MATERIAL FOR THIS TASK
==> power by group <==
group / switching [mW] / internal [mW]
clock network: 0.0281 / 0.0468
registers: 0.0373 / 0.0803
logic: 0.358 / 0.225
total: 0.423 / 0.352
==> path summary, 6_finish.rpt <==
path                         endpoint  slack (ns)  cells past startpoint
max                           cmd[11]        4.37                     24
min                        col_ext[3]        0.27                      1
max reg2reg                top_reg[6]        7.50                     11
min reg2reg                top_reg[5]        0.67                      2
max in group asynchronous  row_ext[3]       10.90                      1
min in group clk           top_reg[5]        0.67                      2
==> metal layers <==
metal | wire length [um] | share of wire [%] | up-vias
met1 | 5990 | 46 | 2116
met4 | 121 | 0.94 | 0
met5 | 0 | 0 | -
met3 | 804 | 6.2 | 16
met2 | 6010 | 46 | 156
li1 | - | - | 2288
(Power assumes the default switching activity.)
--- src/rtl/scan_isolated_point_remover_top.sv ---
`timescale 1ns / 1ps
// Top level of the scan isolated point remover: configuration registers and channels.
// Depends on sipr_pkg, sipr_filter and sipr_outq.
//
// The req_ channel carries one range sample of a lidar scan per item, with
// req_scan_last on the final sample. The rsp_ channel returns one filtered
// sample per item, in scan order, with rsp_out_last on the final one.
// Results lag the input by one sample: the first sample of a scan of two or
// more gives no result, and its last sample gives two, its predecessor and
// itself; a one-sample scan gives one. A result reaches rsp_ through the
// registered result queue. One item is accepted per cycle while the result
// queue of four entries holds at most two results, so a receiver that takes
// one item per cycle sees a sustained rate of one item per cycle.
// When the receiver stalls, results collect in the queue and req_ready
// drops once fewer than two entries are free; nothing is lost.
// Reset clears the queue and the scan position and loads the threshold to
// 100 mm and the range limits to 0 and 65535 mm. The csr_ port writes a
// register while csr_we is high and must only be used while the block is idle.

module scan_isolated_point_remover_top (
   input  logic                                clock,
   input  logic                                reset,
   input  logic                                req_valid,
   output logic                                req_ready,
   input  logic [sipr_pkg::RangeW-1:0]         req_range_mm,
   input  logic [sipr_pkg::KindW-1:0]          req_range_kind,
   input  logic [sipr_pkg::IntensW-1:0]        req_intensity,
   input  logic                                req_has_intensity,
   input  logic                                req_scan_last,
   output logic                                rsp_valid,
   input  logic                                rsp_ready,
   output logic [sipr_pkg::RangeW-1:0]         rsp_out_range_mm,
   output logic [sipr_pkg::KindW-1:0]          rsp_out_kind,
   output logic [sipr_pkg::IntensW-1:0]        rsp_out_intensity,
   output logic                                rsp_out_has_intensity,
   output logic                                rsp_out_last,
   input  logic                                csr_we,
   input  logic [sipr_pkg::CsrIdxW-1:0]        csr_index,
   input  logic [sipr_pkg::RangeW-1:0]         csr_wdata
);

   sipr_pkg::cfg_type                     cfg_ff;
   logic                                  accept;
   logic                                  pop;
   logic [1:0]                            push_cnt;
   sipr_pkg::result_type                  res0;
   sipr_pkg::result_type                  res1;
   sipr_pkg::result_type                  head;
   logic [sipr_pkg::OutqLevelW-1:0]       level;

   assign req_ready = (level <= sipr_pkg::OutqLevelW'(sipr_pkg::OutqDepth - 2));
   assign accept    = req_valid && req_ready;
   assign rsp_valid = (level != '0);
   assign pop       = rsp_valid && rsp_ready;

   assign rsp_out_range_mm      = head.range_mm;
   assign rsp_out_kind          = head.kind;
   assign rsp_out_intensity     = head.intensity;
   assign rsp_out_has_intensity = head.has_intensity;
   assign rsp_out_last          = head.last;

   always_ff @(posedge clock) begin
      if (reset) begin
         cfg_ff.threshold <= sipr_pkg::ThresholdReset;
         cfg_ff.lower     <= sipr_pkg::LowerLimitReset;
         cfg_ff.upper     <= sipr_pkg::UpperLimitReset;
      end else if (csr_we) begin
         case (csr_index)
            sipr_pkg::CsrOutlierThreshold: cfg_ff.threshold <= csr_wdata;
            sipr_pkg::CsrRangeLowerLimit:  cfg_ff.lower     <= csr_wdata;
            sipr_pkg::CsrRangeUpperLimit:  cfg_ff.upper     <= csr_wdata;
            default: ;
         endcase
      end
   end

   sipr_filter u_filter (
      .clock         (clock),
      .reset         (reset),
      .cfg           (cfg_ff),
      .accept        (accept),
      .range_mm      (req_range_mm),
      .range_kind    (req_range_kind),
      .intensity     (req_intensity),
      .has_intensity (req_has_intensity),
      .scan_last     (req_scan_last),
      .push_cnt      (push_cnt),
      .res0          (res0),
      .res1          (res1)
   );

   sipr_outq u_outq (
      .clock    (clock),
      .reset    (reset),
      .push_cnt (accept ? push_cnt : 2'd0),
      .wr0      (res0),
      .wr1      (res1),
      .pop      (pop),
      .head     (head),
      .level    (level)
   );

   // The queue never holds more entries than it has.
   a_level_bound: assert property (@(posedge clock) disable iff (reset)
      level <= sipr_pkg::OutqLevelW'(sipr_pkg::OutqDepth))
      else $error("result queue overflow");

   // The last sample of a scan always yields a result in the next cycle.
   a_last_yields: assert property (@(posedge clock) disable iff (reset)
      (accept && req_scan_last) |=> rsp_valid)
      else $error("no result after last sample of scan");

   // A result cannot appear from an empty queue without an accepted item.
   a_no_invented: assert property (@(posedge clock) disable iff (reset)
      (!accept && (level == '0)) |=> !rsp_valid)
      else $error("result appeared without an accepted item");

endmodule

TASK PROMPT
Read the material above and copy out each line holding "path".

EXERCISE ANSWER
==> path summary, 6_finish.rpt <==
path                         endpoint  slack (ns)  cells past startpoint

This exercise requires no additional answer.